→ TASK
Go through the records below and report each line with "inverters" in it.

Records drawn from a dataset
+++++
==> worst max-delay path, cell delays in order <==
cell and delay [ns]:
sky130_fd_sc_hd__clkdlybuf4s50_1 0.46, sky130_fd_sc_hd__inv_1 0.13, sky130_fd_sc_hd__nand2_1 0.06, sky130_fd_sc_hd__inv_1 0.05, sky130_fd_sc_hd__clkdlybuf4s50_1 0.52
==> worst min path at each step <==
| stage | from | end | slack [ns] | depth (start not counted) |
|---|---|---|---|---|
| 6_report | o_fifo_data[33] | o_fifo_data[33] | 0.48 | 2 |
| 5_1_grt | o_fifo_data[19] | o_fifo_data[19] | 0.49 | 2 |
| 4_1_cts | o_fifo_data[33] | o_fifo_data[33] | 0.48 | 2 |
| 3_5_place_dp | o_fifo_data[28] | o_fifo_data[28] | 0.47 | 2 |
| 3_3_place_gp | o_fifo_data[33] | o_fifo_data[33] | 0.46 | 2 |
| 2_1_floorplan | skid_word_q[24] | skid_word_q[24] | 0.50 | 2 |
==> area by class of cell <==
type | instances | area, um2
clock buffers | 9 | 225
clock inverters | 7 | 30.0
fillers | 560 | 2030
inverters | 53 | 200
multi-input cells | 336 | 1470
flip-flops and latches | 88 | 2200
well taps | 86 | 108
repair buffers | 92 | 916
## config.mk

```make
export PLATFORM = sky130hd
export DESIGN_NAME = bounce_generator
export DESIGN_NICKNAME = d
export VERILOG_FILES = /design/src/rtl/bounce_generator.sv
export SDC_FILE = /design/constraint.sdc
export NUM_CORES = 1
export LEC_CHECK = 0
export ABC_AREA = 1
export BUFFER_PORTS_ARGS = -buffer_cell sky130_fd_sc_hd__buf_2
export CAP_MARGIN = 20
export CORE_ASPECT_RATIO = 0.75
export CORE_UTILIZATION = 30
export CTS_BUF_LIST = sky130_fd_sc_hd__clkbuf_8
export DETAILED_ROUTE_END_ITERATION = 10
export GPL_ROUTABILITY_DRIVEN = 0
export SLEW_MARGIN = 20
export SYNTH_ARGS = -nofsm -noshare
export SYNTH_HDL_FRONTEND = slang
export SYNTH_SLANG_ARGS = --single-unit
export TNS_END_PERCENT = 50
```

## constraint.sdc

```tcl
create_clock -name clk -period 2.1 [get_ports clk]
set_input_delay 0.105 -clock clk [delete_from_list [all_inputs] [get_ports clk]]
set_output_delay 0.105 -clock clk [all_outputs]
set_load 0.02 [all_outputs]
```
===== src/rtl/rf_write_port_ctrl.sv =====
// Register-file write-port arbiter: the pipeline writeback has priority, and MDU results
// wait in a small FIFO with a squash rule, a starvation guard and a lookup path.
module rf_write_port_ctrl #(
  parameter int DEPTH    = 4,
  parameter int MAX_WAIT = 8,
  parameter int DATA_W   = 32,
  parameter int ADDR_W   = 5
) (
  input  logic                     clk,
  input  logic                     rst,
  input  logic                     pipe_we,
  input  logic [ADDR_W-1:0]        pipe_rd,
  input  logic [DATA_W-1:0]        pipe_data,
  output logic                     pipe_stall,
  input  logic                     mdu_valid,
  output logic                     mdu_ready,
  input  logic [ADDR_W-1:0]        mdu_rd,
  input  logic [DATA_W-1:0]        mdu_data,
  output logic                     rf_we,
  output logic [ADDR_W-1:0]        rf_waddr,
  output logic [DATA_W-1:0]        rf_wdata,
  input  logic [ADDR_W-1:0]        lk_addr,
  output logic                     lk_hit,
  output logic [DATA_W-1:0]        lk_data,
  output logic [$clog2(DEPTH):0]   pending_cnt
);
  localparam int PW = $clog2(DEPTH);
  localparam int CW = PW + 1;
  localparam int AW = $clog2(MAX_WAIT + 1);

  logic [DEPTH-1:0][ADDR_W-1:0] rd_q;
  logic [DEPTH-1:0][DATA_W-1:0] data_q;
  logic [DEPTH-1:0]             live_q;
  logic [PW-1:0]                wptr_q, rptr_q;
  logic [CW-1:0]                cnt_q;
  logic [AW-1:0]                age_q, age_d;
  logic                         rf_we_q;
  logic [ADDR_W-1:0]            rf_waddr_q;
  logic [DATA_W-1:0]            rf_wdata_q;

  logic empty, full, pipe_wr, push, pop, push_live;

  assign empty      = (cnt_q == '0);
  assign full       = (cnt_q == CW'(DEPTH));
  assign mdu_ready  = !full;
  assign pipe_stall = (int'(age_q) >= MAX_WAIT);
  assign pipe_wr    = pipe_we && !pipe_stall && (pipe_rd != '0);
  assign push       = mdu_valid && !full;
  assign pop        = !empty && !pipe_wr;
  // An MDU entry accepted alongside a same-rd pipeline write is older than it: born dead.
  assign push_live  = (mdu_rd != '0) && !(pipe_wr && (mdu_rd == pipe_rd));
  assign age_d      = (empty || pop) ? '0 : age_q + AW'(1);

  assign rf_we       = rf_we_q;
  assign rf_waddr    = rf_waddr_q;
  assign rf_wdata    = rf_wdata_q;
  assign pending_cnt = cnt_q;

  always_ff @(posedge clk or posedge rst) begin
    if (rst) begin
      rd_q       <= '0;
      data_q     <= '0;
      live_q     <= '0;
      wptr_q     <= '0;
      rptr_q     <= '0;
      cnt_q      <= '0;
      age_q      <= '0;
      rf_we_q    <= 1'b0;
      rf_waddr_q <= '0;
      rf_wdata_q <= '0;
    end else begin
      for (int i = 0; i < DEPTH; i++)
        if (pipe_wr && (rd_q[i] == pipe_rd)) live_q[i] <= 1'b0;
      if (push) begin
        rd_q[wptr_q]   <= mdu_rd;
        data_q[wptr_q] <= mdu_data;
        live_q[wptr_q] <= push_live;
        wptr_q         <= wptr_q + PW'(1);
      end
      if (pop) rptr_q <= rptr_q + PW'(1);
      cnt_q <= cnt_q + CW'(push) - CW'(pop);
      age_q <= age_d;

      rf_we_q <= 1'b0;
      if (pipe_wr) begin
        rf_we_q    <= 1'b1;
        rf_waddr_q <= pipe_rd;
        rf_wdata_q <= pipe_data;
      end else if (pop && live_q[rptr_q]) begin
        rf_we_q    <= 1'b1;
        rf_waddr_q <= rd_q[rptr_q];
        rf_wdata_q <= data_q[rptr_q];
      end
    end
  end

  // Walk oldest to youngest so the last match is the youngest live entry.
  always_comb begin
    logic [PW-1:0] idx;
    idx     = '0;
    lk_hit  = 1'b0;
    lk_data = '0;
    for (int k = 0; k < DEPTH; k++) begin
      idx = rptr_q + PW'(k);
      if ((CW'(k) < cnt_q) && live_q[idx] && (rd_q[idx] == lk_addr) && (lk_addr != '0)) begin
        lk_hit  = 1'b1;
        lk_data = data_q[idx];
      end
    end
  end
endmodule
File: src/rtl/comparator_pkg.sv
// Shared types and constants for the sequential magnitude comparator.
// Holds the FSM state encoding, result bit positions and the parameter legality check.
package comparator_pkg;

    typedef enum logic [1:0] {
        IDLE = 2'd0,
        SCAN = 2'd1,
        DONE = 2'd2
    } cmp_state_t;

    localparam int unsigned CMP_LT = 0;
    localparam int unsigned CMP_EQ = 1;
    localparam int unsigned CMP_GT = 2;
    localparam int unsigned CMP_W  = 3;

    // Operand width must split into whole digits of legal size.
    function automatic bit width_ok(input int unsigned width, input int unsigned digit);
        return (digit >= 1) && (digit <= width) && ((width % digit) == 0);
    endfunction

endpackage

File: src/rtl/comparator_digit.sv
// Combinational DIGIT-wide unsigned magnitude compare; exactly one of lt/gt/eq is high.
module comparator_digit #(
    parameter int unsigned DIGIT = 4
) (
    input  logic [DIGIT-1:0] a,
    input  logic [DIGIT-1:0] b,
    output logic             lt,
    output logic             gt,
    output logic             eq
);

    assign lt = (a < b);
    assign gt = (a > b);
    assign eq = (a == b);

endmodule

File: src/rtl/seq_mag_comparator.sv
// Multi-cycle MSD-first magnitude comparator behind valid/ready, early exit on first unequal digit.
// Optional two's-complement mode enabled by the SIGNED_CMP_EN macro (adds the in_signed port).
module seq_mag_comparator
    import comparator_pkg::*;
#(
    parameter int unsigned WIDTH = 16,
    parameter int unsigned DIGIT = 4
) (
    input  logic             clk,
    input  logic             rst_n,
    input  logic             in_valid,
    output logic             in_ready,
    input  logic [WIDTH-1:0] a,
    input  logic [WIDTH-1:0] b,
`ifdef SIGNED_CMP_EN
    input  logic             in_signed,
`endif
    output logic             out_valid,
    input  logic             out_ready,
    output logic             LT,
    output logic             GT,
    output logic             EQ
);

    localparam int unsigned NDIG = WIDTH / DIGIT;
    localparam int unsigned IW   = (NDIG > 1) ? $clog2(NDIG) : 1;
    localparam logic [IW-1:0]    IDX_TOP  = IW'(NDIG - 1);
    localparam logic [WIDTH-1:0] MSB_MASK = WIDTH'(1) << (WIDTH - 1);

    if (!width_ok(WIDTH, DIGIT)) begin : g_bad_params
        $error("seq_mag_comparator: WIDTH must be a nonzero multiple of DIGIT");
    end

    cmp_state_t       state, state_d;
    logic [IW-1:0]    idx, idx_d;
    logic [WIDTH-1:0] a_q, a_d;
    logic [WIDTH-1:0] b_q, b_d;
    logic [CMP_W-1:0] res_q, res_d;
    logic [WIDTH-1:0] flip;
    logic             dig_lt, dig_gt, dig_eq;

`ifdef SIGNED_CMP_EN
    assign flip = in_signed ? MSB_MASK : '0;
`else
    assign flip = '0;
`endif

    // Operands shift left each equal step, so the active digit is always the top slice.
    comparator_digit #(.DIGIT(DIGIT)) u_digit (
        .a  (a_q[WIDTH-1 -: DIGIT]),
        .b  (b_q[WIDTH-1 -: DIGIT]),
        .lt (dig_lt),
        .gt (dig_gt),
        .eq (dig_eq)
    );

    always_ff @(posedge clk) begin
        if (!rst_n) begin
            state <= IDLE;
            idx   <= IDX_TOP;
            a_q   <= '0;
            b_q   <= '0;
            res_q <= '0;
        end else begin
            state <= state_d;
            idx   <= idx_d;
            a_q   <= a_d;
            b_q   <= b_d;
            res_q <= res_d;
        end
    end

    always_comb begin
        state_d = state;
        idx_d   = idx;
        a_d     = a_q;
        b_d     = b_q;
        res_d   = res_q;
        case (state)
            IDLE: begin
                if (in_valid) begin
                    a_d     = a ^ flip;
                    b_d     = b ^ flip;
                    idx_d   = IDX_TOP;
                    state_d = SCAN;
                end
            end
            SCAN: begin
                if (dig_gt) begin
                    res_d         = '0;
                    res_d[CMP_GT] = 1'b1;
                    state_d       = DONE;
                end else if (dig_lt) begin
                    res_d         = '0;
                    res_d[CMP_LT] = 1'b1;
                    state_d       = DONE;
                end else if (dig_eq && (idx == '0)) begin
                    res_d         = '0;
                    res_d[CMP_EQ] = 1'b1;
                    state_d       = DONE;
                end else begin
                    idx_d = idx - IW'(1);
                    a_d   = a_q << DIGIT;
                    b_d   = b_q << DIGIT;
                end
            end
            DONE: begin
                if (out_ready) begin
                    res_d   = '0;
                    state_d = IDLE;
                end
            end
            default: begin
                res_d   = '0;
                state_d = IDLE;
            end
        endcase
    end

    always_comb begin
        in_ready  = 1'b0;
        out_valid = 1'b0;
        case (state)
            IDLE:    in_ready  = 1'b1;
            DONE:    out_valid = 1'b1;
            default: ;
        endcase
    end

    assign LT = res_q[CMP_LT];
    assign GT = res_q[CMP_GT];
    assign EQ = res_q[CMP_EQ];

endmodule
+++++
→ YOUR RESPONSE
clock inverters | 7 | 30.0
inverters | 53 | 200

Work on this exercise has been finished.